**INPUT FOR THIS TASK**
━━━━━━━━━━━━━━━━━━━━
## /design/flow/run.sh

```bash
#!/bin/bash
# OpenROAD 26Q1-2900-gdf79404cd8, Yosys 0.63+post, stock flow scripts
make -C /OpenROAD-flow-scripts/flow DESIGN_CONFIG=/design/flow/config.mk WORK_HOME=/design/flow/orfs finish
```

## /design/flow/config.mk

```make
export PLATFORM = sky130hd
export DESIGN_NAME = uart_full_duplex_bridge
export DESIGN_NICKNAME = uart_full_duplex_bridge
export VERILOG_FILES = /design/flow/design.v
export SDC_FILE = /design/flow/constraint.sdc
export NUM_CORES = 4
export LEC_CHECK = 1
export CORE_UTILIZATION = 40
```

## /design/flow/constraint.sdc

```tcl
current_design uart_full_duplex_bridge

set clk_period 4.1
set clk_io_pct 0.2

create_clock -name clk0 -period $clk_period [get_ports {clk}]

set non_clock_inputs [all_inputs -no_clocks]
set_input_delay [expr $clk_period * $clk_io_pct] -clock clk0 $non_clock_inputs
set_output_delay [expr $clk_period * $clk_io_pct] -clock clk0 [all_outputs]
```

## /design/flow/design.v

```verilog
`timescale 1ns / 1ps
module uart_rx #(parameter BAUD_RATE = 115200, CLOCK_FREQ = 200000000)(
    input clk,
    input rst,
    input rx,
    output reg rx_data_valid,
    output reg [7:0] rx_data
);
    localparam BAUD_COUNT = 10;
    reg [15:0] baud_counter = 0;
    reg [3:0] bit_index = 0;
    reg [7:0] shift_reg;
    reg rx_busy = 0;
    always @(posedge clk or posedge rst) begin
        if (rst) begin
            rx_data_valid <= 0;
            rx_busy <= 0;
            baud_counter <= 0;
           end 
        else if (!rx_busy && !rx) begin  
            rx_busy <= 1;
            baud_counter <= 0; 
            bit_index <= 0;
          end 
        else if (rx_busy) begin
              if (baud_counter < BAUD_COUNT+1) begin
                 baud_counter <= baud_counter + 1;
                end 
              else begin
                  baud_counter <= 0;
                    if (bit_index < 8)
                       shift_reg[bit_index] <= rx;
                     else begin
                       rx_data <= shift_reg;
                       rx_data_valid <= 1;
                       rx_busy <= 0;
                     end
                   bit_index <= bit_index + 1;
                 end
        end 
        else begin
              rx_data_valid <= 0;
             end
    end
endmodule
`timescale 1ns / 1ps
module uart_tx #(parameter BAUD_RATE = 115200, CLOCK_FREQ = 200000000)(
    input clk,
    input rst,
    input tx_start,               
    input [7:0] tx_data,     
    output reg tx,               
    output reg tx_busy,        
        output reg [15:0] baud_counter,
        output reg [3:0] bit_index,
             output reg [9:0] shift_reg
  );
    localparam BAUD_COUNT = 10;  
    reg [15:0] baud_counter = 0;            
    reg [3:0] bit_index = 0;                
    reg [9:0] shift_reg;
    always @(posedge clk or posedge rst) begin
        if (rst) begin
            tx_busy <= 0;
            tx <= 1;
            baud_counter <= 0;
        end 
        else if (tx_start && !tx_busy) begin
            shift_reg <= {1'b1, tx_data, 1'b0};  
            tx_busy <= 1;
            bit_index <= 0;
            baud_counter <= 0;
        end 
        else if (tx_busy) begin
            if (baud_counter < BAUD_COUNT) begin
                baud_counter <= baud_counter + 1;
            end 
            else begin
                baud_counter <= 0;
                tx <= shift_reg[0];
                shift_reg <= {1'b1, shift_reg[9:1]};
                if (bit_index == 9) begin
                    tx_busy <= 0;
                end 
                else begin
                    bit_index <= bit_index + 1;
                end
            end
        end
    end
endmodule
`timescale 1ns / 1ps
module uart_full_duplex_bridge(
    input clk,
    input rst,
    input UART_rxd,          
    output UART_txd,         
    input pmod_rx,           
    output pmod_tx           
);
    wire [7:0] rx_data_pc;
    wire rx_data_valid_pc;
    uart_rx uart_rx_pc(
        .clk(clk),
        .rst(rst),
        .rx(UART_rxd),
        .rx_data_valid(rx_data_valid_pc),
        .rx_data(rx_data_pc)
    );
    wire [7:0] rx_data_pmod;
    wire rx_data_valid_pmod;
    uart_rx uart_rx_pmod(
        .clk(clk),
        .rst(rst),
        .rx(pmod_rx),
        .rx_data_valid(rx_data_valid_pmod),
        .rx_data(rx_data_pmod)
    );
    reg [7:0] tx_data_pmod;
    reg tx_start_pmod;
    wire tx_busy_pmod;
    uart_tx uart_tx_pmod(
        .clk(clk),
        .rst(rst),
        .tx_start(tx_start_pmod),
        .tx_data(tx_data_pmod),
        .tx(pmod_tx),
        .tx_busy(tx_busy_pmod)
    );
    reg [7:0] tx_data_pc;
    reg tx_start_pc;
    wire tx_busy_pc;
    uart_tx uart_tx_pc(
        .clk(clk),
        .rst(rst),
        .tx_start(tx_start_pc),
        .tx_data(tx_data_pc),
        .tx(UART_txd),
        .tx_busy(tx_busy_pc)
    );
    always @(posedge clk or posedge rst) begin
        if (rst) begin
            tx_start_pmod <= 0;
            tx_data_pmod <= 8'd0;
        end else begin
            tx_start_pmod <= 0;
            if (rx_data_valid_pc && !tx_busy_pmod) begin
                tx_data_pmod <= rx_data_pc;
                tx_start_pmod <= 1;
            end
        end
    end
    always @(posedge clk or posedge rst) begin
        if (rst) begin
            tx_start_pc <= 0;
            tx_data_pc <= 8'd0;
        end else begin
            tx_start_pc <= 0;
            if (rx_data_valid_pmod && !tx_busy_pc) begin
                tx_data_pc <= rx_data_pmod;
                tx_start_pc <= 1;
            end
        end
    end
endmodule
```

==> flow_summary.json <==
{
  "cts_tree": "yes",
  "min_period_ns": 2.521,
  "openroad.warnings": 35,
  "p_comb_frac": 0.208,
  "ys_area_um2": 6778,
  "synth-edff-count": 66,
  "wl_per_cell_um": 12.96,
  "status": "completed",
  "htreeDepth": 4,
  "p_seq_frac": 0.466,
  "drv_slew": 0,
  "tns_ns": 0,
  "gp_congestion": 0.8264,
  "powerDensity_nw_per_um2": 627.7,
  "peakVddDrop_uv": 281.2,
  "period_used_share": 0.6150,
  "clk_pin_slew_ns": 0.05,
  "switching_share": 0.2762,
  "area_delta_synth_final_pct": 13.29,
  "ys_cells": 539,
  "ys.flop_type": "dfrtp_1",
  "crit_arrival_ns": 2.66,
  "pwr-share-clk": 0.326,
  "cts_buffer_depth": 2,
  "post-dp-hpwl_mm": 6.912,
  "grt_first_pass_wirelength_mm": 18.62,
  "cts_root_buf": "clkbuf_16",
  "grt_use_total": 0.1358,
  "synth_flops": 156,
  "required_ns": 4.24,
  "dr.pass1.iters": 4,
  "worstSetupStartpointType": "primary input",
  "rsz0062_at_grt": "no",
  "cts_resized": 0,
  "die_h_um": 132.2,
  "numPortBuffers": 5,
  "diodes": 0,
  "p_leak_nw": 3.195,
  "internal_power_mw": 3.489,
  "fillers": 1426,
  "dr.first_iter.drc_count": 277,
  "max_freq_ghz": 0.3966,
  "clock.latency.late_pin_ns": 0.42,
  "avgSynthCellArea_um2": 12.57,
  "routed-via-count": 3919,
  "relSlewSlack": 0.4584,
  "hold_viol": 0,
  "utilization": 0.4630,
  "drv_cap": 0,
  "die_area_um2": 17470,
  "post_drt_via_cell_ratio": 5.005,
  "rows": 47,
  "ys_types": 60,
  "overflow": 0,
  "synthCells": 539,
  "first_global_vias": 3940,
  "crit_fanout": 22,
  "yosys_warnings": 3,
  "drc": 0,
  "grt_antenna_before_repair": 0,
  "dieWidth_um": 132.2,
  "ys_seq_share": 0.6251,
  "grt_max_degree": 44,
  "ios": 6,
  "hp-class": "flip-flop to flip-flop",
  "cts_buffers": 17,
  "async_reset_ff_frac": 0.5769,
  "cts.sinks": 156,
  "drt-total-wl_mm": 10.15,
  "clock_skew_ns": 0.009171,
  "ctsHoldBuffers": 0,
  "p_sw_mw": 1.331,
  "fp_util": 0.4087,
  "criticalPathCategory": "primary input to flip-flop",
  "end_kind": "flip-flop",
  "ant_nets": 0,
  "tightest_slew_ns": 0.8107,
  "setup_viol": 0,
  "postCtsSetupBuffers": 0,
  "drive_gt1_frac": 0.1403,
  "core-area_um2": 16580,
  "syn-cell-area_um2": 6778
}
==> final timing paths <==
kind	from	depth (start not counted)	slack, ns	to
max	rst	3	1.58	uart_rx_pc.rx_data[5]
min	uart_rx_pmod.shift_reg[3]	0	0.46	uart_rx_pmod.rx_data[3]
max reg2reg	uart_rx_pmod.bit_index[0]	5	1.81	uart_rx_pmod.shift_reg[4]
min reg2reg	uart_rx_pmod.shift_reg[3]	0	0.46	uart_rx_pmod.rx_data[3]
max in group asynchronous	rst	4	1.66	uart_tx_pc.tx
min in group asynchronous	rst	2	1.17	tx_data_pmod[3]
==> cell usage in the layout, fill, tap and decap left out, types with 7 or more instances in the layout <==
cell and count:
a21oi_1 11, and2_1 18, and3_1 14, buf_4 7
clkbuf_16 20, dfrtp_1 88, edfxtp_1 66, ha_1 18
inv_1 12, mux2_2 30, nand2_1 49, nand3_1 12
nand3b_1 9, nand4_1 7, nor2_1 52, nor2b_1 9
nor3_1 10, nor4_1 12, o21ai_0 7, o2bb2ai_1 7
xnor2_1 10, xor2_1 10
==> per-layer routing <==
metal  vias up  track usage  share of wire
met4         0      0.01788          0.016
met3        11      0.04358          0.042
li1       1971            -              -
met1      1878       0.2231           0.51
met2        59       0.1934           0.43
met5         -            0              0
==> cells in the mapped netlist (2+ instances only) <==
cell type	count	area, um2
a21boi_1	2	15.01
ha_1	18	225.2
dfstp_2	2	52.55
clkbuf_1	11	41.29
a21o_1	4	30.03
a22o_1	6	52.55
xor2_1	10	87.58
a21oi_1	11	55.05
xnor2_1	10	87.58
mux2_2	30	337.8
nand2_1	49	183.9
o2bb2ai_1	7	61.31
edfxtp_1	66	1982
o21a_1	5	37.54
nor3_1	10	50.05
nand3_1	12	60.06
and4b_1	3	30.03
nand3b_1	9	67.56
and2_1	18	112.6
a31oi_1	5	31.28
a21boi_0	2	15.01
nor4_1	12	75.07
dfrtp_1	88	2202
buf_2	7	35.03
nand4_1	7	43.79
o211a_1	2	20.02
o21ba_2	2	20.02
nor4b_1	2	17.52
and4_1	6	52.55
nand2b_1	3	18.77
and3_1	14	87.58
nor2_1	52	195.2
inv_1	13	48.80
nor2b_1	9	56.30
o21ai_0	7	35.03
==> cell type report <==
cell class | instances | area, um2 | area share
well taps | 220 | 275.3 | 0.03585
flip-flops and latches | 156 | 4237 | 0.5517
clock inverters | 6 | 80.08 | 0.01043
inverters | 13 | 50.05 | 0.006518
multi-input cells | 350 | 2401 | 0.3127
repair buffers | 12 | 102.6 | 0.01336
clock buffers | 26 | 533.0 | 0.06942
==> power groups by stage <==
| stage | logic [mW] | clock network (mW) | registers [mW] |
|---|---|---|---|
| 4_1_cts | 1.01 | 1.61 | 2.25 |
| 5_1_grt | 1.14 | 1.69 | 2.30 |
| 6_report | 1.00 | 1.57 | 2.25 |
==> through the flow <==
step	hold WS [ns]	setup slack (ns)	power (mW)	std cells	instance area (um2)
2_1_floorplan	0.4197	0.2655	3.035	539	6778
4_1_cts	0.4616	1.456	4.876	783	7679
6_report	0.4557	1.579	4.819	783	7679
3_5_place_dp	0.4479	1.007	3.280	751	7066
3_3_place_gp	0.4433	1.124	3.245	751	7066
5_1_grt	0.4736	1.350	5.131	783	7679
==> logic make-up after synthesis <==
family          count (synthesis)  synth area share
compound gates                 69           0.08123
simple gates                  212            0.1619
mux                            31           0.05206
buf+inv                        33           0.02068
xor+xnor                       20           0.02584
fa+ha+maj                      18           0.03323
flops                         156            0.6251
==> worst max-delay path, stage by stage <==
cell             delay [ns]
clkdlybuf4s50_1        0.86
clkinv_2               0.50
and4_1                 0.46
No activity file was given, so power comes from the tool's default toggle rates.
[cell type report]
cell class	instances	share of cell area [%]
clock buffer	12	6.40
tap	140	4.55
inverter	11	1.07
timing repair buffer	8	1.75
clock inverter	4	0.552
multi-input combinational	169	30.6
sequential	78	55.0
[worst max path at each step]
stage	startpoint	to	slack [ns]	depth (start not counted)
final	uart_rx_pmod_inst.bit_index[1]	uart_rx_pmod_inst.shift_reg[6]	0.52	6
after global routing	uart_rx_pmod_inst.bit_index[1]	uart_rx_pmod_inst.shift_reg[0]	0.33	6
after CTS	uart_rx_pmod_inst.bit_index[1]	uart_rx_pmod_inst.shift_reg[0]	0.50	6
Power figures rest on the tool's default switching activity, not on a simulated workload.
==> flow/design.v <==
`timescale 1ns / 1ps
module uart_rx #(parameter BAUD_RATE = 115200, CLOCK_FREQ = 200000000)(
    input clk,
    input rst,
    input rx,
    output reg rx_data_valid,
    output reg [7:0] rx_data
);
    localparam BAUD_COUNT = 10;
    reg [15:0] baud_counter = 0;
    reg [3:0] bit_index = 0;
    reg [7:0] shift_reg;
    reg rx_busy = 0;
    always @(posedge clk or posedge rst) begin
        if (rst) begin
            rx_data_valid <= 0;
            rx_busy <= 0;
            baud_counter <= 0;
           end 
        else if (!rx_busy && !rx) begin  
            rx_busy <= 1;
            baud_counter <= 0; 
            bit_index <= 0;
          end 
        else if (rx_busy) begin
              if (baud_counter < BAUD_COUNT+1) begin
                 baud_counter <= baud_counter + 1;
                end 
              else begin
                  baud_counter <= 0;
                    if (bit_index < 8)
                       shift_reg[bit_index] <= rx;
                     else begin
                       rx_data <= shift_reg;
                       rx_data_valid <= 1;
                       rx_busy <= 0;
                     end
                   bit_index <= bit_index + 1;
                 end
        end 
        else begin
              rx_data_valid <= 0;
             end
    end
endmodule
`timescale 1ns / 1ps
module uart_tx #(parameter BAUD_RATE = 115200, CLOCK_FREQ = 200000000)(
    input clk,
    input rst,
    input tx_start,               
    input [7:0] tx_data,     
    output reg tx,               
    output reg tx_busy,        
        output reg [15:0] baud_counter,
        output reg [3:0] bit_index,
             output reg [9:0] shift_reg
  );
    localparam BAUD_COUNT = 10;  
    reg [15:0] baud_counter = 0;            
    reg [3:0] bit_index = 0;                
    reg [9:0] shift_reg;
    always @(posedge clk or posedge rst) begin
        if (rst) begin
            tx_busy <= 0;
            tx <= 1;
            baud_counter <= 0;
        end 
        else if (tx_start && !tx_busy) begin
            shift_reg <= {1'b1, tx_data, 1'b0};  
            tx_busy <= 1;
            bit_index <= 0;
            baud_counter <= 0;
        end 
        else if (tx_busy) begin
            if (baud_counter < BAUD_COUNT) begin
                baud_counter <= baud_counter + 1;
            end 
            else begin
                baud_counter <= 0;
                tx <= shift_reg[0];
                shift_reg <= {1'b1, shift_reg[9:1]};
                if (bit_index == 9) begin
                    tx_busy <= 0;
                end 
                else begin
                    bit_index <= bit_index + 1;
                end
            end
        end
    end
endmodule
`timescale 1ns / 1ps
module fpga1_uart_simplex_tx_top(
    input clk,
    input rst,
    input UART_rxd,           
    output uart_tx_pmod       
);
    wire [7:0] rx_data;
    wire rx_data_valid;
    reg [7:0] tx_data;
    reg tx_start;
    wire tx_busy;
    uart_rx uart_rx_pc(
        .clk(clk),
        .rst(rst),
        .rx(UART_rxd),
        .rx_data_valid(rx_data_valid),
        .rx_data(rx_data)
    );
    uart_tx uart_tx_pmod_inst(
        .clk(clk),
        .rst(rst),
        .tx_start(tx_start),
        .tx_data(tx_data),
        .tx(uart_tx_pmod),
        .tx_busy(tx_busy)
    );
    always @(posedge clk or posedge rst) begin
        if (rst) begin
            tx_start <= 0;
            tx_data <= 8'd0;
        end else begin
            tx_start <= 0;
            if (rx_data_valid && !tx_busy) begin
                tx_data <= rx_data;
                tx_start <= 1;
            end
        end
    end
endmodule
━━━━━━━━━━━━━━━━━━━━
**PROBLEM TO SOLVE**
Count every line of the listing holding the string "inverters". Reply with the total alone.

**ANSWER BOX**
2